Unlike small molecules, they are also not susceptible to degradation in
the human body, and thus display longer tumor retention. Moreover,
peptides can be rationally designed based on the sequence of protein
targets or interaction binding sites, affording them higher specificity
and selectivity than small molecules. Compared to antibodies, the
smaller peptides have a shorter clearance time from healthy organs and
can be easily synthesized or chemically modified 3-6.
Therefore, peptides are emerging as efficient treatment modalities for
various diseases. They can be used as carriers for delivery of drugs to
disease-associated targets7. For example,
peptide-conjugated radionuclides are an efficient approach to delivering
local radiation to cancer targets and killing tumor
cells1, 8, 9. Cell-penetrating peptides are potential
carriers to send drugs across the blood-brain barrier into the brain.
Many peptides also show remarkable therapeutic efficacy, which could
also serve as a treatment modality10-12. Multiple
peptide-based drugs have been approved for clinical practice,
highlighting the need for further studies to develop more efficient
peptide drugs 6.
However, one of the largest gaps between basic research and clinical
application for screening peptide drugs as potential treatments derives
from the differences between existing preclinical models and
human13. The animal models and two-dimensional (2D)
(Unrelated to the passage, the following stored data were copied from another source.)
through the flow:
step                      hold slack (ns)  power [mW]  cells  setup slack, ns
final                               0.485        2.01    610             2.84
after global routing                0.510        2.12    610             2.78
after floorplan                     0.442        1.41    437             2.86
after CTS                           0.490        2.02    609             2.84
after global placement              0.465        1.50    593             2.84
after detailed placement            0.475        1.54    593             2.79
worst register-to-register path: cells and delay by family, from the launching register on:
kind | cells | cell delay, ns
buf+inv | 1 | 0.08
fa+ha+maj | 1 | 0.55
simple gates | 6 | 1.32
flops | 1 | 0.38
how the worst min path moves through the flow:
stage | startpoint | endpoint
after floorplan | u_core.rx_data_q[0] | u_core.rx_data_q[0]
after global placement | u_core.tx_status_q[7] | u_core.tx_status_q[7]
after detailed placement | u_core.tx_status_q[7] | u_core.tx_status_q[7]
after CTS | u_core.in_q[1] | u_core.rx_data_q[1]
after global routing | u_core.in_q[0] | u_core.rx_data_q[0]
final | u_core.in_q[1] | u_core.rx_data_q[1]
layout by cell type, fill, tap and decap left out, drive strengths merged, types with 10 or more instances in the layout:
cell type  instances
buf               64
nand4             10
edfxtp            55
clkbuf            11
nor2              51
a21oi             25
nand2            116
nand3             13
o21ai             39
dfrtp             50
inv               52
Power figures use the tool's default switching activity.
cell lines cannot fully preserve characteristics of in vivo human cells,
contributing to the high failure rate of tested drugs in phase I–III
clinical trials, resulting in a significant waste of medical
resources14-16. The emergence of organoids provides
new insights into establishing a novel model system. Organoids are
three-dimensional (3D) multicellular constructs primarily generated from
pluripotent stem cells (PSCs) and adult stem cells (ASCs) through
self-organization and self-renewal13. They can
recapitulate the structural and functional features of their in vivo
counterparts17-19. Compared to time-consuming animal
models, organoids are easy to establish and
manipulate20-29. Importantly, they can be used to
study the mechanism of human diseases that are difficult to model in
animals25, 30, 31. Although human cells can be
maintained under two-dimensional conditions, they almost lose the
features of native organs due to the lack of a similar
microenvironment24, 32, 33. The three-dimensional
cultured organoids exhibit near-physiologic cellular composition and
behaviors, and maintain genome stability even after long-term
expansion18. These advantages make organoids suitable
preclinical models for high-throughput drug screening, which help to
exclude a series of resistant drugs in the human body, which thus
provides an effective approach to develop new drugs (Figure
1)34-37.
A wide range of studies have focused on evaluating the feasibility and
utility of organoids in small molecular drug screens, from investigating
drug response to establishing organoid-based high-throughput screening
platforms13, 38, 39. Although there are several
applications of organoids in studying peptide-based drugs, a
high-throughput organoid-based platform for screening peptides has not
been reported. Given the advantages of peptides, we believe the organoid
models will facilitate the development and clinical application of
peptide-conjugated drugs and therapeutic peptides.
This review discusses the
advantages of organoids in peptide drug screens and how we learn from
organoid-based small molecular drug screening platforms based on the
feature of peptides. In the first part, the typical studies involving
small molecular drug application in organoid models are introduced, and
an overview of the methodology and theory of these studies are provided.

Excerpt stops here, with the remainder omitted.